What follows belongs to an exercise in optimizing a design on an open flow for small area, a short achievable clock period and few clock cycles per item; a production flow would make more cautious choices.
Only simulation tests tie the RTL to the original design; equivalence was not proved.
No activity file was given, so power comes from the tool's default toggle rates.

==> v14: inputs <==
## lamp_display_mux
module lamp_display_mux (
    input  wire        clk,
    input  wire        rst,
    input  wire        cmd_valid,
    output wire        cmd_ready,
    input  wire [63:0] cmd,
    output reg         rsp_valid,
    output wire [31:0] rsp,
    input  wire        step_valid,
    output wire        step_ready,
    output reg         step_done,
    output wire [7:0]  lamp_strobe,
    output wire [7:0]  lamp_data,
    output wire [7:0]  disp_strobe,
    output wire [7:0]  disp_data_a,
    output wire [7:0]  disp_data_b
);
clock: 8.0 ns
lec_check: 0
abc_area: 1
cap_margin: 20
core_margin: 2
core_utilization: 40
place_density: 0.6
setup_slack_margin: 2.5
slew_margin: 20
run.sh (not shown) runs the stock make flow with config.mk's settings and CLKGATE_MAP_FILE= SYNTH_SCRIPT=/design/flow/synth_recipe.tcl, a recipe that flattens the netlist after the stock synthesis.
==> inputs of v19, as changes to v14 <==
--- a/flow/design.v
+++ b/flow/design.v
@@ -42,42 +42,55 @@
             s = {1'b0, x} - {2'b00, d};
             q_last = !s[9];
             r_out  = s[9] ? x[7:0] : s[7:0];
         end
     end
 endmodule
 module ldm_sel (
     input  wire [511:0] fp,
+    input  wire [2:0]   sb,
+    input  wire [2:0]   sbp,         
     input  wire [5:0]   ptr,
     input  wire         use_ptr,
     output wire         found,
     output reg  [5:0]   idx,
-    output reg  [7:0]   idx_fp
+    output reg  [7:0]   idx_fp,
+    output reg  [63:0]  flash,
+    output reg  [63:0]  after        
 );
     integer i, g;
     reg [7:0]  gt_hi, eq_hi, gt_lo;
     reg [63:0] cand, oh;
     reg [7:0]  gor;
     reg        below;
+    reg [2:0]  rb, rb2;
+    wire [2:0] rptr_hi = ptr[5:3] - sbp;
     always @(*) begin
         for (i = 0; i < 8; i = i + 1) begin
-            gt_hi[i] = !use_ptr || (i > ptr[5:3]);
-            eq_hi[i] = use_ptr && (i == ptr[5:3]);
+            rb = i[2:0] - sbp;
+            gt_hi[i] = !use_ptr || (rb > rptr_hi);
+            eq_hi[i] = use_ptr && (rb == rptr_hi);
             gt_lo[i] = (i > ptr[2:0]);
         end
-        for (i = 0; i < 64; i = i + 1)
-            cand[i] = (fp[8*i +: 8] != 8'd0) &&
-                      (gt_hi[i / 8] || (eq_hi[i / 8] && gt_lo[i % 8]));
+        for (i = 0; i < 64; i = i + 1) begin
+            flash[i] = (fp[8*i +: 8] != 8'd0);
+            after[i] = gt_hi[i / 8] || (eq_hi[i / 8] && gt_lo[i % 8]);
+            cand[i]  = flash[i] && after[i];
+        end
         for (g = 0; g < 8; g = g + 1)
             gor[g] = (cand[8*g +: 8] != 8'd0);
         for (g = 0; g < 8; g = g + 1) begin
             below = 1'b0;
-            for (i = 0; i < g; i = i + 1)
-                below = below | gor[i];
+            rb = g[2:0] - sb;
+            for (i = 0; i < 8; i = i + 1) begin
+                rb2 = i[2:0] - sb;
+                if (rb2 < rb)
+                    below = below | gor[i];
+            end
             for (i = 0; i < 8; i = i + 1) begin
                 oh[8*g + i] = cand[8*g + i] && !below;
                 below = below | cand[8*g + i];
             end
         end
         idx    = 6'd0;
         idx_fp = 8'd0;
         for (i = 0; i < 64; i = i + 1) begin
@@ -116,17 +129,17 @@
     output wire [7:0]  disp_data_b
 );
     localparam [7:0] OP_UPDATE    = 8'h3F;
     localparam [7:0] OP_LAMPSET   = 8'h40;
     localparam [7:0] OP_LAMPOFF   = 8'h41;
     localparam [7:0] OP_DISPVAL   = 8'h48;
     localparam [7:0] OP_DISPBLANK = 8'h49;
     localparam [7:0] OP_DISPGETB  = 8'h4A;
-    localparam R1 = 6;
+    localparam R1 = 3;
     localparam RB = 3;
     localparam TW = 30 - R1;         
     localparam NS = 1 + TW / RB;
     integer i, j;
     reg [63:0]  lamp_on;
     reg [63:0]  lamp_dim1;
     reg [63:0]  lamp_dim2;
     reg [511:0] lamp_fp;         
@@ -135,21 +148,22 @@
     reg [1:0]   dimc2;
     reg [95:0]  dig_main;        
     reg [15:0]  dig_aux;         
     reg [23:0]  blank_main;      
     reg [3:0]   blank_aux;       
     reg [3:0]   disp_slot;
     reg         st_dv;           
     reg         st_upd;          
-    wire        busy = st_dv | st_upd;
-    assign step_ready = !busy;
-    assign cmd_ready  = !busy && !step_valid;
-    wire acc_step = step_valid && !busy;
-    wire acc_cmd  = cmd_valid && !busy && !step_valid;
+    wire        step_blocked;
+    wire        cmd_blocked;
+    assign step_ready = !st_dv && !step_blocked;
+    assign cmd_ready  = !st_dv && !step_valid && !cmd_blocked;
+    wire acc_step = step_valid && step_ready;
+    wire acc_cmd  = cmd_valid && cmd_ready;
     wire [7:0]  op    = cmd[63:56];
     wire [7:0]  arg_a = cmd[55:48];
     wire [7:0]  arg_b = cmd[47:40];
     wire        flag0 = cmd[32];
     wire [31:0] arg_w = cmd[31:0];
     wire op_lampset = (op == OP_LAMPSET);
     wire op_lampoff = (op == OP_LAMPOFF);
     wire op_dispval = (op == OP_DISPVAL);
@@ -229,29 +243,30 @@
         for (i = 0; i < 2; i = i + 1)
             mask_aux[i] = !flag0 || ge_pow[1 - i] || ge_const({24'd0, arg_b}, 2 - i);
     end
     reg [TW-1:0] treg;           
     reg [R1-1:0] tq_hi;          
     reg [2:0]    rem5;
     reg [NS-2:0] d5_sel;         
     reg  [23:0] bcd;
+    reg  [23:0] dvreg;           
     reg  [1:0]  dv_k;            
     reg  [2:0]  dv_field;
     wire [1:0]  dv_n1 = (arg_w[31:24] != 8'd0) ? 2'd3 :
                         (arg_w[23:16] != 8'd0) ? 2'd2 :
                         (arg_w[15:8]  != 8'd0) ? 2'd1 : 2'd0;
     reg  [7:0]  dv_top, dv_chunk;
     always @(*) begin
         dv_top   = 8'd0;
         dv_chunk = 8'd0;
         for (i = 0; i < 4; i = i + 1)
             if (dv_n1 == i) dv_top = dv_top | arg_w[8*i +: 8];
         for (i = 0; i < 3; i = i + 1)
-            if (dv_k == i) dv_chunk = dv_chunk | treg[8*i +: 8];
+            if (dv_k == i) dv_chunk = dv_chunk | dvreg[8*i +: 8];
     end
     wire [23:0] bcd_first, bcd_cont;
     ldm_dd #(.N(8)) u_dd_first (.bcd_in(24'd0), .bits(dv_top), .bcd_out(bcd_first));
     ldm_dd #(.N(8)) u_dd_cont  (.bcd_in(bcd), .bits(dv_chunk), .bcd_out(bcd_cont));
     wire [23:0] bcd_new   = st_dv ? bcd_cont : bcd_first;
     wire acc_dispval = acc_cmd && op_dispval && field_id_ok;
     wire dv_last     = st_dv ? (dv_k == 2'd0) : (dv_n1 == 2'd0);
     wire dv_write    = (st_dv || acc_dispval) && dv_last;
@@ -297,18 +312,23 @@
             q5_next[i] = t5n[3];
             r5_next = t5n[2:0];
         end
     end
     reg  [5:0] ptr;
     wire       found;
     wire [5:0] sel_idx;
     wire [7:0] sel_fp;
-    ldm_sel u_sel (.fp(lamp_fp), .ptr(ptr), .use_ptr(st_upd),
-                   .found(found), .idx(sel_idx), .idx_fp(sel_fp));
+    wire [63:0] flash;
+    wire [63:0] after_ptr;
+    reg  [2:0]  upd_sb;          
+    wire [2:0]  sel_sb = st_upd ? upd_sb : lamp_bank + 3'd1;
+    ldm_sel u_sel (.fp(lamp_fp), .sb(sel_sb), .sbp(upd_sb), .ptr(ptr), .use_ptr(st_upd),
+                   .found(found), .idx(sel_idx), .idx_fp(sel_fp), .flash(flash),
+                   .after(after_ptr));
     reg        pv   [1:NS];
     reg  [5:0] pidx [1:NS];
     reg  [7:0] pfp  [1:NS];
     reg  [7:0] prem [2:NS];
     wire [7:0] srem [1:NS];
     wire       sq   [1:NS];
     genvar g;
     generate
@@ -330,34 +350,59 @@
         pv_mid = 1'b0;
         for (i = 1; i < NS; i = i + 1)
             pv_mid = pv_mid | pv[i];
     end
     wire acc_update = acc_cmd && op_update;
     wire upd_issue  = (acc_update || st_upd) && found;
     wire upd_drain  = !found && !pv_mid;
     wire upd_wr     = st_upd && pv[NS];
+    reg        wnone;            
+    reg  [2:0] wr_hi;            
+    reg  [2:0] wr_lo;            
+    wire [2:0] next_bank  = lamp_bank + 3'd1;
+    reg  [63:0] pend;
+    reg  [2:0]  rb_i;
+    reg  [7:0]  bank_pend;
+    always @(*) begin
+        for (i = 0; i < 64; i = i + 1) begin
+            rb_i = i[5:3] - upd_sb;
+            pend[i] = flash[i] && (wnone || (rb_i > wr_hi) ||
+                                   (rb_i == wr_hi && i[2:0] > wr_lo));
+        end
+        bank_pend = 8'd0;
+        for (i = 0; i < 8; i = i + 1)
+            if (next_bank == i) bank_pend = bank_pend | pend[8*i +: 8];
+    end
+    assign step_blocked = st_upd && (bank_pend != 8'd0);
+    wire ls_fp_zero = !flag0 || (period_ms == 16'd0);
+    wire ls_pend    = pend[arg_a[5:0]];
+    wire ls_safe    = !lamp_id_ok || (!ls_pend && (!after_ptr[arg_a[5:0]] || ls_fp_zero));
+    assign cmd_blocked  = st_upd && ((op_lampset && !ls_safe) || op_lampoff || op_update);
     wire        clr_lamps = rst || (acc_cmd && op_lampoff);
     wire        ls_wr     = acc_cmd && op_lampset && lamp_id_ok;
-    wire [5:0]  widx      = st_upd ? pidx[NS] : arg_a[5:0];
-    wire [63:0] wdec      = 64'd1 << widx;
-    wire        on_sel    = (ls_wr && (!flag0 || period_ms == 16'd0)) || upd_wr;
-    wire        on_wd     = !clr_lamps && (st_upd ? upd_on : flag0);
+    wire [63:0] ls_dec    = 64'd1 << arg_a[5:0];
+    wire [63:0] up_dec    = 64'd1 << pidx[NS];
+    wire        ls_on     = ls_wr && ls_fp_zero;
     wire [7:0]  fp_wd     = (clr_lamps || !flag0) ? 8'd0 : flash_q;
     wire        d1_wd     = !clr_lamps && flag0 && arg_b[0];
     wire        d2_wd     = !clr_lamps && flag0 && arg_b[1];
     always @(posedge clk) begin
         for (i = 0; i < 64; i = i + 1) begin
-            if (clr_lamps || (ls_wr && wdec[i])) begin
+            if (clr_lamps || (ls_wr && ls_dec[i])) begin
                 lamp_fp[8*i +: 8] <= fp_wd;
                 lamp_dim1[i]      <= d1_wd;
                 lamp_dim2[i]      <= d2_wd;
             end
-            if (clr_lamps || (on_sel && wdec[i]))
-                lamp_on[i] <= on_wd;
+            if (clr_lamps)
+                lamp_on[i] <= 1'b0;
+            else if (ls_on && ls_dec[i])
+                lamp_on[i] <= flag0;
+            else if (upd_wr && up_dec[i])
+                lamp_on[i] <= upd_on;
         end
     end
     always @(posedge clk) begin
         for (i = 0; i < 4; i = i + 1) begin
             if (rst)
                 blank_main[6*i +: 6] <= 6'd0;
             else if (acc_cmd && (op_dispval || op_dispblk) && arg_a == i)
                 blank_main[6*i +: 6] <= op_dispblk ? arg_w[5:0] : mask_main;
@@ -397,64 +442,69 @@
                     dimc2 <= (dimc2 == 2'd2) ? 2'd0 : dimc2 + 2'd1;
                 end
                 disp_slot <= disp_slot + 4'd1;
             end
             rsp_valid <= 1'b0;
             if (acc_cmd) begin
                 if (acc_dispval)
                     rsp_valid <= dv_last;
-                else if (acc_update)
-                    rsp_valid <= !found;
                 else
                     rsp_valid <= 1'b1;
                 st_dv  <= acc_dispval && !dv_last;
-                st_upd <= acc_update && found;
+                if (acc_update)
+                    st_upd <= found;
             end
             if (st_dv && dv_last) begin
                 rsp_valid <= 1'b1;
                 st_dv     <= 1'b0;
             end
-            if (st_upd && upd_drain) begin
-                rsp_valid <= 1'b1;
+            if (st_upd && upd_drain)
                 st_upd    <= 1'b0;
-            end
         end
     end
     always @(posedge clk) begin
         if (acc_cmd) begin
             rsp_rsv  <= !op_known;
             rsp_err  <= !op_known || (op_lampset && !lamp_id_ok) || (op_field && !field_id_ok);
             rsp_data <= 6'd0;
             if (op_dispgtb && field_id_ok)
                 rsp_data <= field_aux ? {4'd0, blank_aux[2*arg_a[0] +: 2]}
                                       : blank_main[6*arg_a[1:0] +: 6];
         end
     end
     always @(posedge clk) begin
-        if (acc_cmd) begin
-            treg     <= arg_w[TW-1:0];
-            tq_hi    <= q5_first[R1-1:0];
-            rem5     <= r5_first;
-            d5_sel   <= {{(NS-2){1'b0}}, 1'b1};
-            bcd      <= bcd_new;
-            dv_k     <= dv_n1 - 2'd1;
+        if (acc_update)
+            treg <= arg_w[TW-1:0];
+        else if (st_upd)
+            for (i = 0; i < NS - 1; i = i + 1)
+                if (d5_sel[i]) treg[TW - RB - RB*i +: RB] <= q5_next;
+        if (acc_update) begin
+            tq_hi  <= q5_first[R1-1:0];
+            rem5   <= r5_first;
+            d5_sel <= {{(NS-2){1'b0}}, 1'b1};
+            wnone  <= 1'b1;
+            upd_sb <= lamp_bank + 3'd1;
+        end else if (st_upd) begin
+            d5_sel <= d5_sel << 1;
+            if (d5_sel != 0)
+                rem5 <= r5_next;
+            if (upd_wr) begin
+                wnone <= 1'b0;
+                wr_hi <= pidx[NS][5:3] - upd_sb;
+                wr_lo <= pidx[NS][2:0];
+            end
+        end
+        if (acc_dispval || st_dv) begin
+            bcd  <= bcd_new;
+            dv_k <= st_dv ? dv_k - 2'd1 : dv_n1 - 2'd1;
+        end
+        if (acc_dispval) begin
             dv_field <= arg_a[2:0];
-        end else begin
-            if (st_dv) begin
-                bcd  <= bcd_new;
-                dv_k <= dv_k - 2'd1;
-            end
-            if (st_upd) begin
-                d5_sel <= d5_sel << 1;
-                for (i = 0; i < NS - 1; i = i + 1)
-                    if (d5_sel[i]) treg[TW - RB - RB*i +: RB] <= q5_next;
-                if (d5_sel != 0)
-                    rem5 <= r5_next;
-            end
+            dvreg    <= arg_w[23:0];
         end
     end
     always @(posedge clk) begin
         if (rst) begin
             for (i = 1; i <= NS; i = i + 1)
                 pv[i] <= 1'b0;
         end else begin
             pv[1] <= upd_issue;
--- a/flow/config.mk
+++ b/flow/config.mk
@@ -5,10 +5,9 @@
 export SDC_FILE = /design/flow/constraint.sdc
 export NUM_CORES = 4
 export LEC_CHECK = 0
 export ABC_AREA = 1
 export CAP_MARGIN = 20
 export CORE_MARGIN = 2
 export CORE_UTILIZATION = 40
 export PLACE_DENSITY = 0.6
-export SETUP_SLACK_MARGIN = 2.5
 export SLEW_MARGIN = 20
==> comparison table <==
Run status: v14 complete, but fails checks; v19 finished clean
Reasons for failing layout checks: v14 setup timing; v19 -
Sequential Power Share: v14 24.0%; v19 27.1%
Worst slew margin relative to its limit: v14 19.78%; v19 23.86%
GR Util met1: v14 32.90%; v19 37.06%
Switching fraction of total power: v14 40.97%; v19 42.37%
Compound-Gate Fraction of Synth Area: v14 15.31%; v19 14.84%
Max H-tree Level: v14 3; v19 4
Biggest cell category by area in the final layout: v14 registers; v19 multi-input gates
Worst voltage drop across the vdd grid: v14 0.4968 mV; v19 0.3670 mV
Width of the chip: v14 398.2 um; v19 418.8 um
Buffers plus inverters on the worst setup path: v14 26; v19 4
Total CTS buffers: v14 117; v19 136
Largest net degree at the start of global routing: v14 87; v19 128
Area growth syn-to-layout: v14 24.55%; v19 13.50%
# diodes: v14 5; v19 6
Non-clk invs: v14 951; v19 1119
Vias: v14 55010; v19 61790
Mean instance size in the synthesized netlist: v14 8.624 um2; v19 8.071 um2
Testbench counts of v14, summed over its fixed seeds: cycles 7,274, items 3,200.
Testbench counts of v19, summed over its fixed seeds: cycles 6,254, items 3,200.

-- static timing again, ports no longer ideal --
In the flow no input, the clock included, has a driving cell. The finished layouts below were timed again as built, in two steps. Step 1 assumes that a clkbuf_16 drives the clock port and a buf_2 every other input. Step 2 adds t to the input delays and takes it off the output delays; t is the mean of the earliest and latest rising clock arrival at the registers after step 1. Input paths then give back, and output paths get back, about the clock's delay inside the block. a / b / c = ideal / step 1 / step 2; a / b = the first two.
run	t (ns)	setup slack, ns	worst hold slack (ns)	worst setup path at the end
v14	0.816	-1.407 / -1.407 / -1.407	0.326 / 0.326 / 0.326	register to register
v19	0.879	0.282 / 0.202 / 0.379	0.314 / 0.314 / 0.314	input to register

==

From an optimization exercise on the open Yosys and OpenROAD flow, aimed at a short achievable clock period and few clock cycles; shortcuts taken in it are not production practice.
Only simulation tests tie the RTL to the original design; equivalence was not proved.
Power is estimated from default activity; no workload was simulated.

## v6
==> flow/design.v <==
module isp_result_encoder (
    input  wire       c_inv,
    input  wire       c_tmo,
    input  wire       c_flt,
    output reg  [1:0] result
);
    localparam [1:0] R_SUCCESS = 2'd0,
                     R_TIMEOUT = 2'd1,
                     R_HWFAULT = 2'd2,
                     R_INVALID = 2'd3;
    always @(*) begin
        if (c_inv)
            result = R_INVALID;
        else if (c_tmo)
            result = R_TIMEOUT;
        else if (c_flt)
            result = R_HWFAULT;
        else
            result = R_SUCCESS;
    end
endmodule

**Task to carry out:**
Working from the data above, extract solely the lines from the one containing "reg [R1-1:0] tq_hi;" through the one containing "[7:0] prem [2:NS];", exactly as they appear, both included.

**Your solution:**
     reg [R1-1:0] tq_hi;          
     reg [2:0]    rem5;
     reg [NS-2:0] d5_sel;         
     reg  [23:0] bcd;
+    reg  [23:0] dvreg;           
     reg  [1:0]  dv_k;            
     reg  [2:0]  dv_field;
     wire [1:0]  dv_n1 = (arg_w[31:24] != 8'd0) ? 2'd3 :
                         (arg_w[23:16] != 8'd0) ? 2'd2 :
                         (arg_w[15:8]  != 8'd0) ? 2'd1 : 2'd0;
     reg  [7:0]  dv_top, dv_chunk;
     always @(*) begin
         dv_top   = 8'd0;
         dv_chunk = 8'd0;
         for (i = 0; i < 4; i = i + 1)
             if (dv_n1 == i) dv_top = dv_top | arg_w[8*i +: 8];
         for (i = 0; i < 3; i = i + 1)
-            if (dv_k == i) dv_chunk = dv_chunk | treg[8*i +: 8];
+            if (dv_k == i) dv_chunk = dv_chunk | dvreg[8*i +: 8];
     end
     wire [23:0] bcd_first, bcd_cont;
     ldm_dd #(.N(8)) u_dd_first (.bcd_in(24'd0), .bits(dv_top), .bcd_out(bcd_first));
     ldm_dd #(.N(8)) u_dd_cont  (.bcd_in(bcd), .bits(dv_chunk), .bcd_out(bcd_cont));
     wire [23:0] bcd_new   = st_dv ? bcd_cont : bcd_first;
     wire acc_dispval = acc_cmd && op_dispval && field_id_ok;
     wire dv_last     = st_dv ? (dv_k == 2'd0) : (dv_n1 == 2'd0);
     wire dv_write    = (st_dv || acc_dispval) && dv_last;
@@ -297,18 +312,23 @@
             q5_next[i] = t5n[3];
             r5_next = t5n[2:0];
         end
     end
     reg  [5:0] ptr;
     wire       found;
     wire [5:0] sel_idx;
     wire [7:0] sel_fp;
-    ldm_sel u_sel (.fp(lamp_fp), .ptr(ptr), .use_ptr(st_upd),
-                   .found(found), .idx(sel_idx), .idx_fp(sel_fp));
+    wire [63:0] flash;
+    wire [63:0] after_ptr;
+    reg  [2:0]  upd_sb;          
+    wire [2:0]  sel_sb = st_upd ? upd_sb : lamp_bank + 3'd1;
+    ldm_sel u_sel (.fp(lamp_fp), .sb(sel_sb), .sbp(upd_sb), .ptr(ptr), .use_ptr(st_upd),
+                   .found(found), .idx(sel_idx), .idx_fp(sel_fp), .flash(flash),
+                   .after(after_ptr));
     reg        pv   [1:NS];
     reg  [5:0] pidx [1:NS];
     reg  [7:0] pfp  [1:NS];
     reg  [7:0] prem [2:NS];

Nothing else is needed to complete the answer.